WHAT TO PRODUCE:
Below are some records. Return exactly the lines from the one with "## metrics by stage" to the one with "finish | 606 | 18500 | 369 | 12.1", and nothing else.

SUPPLIED ENTRIES:
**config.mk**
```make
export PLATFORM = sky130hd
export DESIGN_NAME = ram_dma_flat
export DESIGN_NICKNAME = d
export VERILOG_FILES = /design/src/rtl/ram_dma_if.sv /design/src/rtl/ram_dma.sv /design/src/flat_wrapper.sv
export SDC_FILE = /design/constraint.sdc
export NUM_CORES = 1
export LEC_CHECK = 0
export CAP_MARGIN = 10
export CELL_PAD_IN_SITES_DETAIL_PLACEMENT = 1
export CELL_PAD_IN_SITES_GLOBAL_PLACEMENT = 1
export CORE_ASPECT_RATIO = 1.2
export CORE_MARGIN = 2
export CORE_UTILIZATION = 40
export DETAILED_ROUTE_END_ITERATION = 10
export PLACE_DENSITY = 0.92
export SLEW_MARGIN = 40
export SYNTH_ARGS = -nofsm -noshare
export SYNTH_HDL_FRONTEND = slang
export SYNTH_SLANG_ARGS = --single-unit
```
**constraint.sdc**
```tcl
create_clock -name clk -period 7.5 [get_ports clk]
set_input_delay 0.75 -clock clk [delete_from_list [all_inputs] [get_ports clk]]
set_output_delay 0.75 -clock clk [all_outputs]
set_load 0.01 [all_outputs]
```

---

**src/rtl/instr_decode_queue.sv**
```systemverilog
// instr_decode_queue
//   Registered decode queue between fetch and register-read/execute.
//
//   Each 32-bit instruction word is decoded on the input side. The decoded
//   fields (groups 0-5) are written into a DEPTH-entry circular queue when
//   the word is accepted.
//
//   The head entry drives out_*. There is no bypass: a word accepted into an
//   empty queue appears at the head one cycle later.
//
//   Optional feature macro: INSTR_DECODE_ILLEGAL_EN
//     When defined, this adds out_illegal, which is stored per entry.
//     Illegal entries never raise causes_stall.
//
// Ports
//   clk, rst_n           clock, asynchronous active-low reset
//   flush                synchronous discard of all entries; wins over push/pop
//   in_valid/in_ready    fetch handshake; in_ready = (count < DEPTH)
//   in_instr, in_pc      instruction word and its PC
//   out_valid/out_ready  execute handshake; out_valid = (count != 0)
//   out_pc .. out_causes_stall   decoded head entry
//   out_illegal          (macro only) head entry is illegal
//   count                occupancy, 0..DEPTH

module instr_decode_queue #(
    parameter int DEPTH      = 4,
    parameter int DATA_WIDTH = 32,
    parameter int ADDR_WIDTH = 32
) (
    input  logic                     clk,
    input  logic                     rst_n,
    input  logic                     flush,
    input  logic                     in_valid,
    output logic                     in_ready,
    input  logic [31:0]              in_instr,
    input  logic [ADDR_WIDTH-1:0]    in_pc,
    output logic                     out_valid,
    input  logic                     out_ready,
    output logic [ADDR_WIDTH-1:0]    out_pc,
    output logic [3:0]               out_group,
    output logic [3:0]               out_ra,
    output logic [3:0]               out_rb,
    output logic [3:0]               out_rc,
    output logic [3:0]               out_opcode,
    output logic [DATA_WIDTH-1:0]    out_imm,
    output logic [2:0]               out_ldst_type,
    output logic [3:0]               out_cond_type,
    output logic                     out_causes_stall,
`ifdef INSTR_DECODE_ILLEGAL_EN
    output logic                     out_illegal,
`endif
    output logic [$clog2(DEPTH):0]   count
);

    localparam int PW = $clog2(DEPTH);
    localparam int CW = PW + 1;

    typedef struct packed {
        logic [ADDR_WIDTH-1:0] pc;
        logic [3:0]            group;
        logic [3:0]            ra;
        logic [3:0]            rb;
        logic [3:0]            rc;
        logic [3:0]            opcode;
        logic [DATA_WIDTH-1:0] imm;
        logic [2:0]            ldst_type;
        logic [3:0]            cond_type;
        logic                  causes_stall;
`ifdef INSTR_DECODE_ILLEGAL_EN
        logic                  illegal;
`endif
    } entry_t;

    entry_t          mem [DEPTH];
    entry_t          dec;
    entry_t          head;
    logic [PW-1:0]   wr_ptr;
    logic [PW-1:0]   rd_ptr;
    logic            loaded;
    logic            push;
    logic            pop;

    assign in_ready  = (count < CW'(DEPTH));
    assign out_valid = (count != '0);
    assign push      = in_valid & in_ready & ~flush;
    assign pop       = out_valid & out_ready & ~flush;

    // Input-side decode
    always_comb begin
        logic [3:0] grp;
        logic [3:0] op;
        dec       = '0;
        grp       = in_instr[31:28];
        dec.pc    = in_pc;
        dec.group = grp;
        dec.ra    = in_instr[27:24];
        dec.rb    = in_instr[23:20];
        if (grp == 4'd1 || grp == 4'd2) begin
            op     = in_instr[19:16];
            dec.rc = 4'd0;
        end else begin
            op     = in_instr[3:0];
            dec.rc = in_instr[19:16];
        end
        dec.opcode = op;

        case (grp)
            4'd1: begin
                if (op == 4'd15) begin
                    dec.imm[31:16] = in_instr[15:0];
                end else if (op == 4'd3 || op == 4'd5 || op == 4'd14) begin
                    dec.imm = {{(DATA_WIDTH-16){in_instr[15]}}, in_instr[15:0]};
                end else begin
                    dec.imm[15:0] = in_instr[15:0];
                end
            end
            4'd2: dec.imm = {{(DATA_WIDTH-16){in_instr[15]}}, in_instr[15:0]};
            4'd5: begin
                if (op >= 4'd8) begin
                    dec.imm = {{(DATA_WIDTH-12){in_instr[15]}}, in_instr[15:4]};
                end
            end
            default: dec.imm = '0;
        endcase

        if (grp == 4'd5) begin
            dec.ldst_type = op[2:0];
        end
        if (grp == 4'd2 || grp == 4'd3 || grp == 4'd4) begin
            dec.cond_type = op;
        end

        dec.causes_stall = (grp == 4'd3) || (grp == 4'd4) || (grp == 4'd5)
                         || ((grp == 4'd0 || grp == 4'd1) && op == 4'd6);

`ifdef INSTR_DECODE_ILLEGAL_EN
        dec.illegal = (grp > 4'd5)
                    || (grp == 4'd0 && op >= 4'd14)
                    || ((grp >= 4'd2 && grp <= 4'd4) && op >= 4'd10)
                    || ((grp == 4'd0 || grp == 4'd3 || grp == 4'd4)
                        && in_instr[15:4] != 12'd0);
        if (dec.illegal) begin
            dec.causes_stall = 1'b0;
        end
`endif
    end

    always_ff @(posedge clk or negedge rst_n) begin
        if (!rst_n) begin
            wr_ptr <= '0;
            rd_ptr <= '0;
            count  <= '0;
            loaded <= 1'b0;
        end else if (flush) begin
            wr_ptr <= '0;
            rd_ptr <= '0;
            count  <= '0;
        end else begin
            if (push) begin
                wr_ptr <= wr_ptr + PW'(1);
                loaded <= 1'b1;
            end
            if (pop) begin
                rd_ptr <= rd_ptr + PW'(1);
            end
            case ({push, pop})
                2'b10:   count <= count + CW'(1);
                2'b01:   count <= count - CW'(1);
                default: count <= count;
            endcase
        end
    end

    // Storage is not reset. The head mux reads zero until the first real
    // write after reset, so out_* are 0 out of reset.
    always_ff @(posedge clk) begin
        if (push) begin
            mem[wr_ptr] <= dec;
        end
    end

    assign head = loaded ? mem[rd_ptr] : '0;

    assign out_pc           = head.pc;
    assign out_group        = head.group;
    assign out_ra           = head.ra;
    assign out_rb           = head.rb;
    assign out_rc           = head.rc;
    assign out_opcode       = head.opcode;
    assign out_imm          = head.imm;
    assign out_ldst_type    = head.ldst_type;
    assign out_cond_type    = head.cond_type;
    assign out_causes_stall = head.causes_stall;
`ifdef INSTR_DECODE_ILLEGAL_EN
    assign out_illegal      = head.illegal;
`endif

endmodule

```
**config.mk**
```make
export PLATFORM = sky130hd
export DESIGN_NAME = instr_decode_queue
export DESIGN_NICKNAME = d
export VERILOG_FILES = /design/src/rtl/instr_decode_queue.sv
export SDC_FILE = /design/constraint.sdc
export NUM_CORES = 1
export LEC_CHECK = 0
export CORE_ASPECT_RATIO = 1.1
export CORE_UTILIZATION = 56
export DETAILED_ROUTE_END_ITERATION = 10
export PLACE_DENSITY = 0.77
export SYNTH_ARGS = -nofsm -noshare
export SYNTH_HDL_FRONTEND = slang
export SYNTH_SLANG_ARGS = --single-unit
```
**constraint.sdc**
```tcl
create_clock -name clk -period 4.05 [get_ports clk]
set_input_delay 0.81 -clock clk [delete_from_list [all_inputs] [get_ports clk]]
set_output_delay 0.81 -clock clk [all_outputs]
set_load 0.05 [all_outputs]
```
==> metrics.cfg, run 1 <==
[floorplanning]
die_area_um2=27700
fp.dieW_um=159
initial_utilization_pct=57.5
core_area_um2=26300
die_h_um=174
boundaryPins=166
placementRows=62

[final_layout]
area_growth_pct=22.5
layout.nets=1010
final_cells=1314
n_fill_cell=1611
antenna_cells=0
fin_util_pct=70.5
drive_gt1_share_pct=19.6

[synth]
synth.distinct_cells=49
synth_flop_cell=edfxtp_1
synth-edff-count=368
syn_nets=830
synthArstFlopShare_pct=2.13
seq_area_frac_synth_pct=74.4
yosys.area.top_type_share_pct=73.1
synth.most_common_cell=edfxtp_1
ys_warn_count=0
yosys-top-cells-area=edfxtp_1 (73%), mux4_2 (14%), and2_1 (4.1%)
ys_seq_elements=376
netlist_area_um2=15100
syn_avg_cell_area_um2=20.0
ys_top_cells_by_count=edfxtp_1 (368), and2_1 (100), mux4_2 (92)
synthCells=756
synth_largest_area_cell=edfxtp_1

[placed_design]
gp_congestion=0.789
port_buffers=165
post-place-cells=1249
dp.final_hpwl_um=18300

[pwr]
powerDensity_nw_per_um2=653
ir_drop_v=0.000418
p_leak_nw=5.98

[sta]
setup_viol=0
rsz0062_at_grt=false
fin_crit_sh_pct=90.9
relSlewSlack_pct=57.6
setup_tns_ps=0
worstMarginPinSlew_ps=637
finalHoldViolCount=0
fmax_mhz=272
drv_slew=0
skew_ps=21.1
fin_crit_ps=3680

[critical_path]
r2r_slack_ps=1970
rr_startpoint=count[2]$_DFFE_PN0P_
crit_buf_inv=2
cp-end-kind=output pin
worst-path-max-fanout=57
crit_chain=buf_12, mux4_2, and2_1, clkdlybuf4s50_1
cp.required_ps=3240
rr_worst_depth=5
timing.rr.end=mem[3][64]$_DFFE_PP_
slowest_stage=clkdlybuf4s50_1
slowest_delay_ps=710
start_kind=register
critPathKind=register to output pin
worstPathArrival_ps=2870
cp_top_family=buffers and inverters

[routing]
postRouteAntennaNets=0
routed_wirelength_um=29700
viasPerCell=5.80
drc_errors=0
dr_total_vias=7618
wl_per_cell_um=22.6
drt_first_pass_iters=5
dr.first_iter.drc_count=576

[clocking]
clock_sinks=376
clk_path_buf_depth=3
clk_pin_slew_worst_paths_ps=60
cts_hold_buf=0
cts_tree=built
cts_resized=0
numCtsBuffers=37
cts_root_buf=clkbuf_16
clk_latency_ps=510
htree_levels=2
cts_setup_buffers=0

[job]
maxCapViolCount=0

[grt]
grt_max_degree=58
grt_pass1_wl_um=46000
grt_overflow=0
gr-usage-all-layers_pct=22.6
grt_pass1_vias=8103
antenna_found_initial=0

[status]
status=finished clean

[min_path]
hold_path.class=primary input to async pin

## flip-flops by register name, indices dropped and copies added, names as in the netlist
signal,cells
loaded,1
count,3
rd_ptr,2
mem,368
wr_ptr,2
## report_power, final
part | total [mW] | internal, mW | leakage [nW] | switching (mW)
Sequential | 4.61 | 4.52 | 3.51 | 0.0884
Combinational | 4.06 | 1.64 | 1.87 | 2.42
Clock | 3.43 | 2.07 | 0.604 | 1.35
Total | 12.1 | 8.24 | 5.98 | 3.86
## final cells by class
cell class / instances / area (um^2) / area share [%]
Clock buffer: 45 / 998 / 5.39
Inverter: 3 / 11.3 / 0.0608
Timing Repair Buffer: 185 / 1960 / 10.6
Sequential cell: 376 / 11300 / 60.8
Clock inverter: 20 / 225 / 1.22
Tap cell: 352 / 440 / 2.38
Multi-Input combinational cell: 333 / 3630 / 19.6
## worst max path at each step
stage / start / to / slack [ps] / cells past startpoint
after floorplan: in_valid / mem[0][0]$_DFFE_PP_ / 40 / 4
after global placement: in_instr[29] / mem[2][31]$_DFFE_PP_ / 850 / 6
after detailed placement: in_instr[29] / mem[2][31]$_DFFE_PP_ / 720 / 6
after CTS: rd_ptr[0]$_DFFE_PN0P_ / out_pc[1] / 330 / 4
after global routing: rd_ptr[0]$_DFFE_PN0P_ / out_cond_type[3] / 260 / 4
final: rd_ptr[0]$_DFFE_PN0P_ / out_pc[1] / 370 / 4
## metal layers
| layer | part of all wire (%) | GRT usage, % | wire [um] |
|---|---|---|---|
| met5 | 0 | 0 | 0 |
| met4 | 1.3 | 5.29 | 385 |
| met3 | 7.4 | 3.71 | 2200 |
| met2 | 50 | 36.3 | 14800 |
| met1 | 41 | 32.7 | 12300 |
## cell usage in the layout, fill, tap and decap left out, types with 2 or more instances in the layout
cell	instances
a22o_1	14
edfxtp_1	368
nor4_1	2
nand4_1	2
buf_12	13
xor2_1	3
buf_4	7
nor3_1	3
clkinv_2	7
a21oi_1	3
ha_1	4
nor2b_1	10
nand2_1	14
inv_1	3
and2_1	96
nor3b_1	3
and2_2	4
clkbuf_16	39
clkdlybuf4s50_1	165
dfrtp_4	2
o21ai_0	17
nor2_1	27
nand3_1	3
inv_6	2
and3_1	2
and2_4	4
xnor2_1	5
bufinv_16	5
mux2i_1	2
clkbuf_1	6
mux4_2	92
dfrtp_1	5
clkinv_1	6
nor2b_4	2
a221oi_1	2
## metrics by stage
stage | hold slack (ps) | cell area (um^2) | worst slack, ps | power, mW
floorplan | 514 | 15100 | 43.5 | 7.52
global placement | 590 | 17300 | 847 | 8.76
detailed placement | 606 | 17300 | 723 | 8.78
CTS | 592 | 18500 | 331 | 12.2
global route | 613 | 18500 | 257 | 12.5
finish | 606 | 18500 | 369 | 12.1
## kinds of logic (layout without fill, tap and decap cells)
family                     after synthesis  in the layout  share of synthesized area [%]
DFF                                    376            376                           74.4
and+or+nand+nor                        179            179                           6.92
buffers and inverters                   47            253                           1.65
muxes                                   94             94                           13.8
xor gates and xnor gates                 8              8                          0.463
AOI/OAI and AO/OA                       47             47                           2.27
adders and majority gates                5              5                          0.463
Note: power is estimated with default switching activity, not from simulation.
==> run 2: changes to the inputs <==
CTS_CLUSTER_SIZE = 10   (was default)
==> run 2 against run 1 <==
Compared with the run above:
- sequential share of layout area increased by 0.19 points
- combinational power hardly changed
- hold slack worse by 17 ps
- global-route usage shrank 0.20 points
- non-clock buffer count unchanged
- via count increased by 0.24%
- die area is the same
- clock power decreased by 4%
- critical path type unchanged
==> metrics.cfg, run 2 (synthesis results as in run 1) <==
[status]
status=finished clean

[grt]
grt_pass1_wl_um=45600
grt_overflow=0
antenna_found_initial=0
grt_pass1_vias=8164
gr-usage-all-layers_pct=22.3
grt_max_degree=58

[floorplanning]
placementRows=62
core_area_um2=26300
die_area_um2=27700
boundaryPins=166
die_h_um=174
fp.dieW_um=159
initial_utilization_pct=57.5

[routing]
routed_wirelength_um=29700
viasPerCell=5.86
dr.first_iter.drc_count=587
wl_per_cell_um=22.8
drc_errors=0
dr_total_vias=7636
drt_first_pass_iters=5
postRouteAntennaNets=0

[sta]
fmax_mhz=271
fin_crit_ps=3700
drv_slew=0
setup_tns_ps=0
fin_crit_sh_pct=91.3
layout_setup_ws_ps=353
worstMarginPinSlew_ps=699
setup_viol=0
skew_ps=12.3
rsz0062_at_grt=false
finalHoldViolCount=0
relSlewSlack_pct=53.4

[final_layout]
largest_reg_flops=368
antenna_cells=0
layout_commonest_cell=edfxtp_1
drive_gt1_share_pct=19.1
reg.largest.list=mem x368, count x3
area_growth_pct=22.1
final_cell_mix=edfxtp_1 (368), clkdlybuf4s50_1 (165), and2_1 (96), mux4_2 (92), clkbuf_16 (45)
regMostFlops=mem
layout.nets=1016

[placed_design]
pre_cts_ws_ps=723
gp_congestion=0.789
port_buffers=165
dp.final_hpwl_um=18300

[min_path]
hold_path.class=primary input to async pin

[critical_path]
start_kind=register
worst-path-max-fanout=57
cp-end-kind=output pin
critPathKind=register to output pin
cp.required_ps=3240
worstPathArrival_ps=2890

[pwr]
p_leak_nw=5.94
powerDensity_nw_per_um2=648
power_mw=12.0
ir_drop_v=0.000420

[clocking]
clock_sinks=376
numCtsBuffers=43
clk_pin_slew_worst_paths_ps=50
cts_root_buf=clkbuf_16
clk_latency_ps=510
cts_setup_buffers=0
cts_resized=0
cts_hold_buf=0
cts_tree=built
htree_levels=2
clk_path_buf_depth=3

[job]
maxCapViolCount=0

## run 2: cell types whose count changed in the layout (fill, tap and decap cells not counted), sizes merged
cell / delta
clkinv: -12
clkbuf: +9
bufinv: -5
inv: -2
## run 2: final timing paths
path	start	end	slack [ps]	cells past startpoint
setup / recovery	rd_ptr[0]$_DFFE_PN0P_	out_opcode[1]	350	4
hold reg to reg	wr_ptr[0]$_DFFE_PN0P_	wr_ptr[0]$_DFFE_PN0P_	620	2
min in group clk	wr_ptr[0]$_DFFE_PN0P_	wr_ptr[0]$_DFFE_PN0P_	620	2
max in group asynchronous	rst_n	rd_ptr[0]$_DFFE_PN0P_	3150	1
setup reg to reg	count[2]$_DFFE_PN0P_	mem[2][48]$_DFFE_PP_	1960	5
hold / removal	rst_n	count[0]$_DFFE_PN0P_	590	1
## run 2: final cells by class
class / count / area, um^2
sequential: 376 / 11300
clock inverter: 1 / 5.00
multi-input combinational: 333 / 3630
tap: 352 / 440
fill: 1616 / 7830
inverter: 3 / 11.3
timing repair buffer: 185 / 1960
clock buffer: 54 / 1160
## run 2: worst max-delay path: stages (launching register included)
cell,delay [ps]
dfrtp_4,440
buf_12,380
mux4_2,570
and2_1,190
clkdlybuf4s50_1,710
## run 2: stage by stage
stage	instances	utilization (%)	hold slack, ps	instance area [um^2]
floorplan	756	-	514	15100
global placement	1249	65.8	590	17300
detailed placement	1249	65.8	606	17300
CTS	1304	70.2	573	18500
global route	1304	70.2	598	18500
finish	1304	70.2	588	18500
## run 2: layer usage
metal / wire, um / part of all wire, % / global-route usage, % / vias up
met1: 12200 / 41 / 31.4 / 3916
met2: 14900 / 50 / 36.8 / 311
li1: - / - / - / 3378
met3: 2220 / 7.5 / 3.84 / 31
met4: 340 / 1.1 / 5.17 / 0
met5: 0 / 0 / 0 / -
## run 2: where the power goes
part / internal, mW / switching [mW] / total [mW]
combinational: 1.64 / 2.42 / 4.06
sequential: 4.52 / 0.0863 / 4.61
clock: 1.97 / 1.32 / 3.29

RESPONSE TO THE TASK:
## metrics by stage
stage | hold slack (ps) | cell area (um^2) | worst slack, ps | power, mW
floorplan | 514 | 15100 | 43.5 | 7.52
global placement | 590 | 17300 | 847 | 8.76
detailed placement | 606 | 17300 | 723 | 8.78
CTS | 592 | 18500 | 331 | 12.2
global route | 613 | 18500 | 257 | 12.5
finish | 606 | 18500 | 369 | 12.1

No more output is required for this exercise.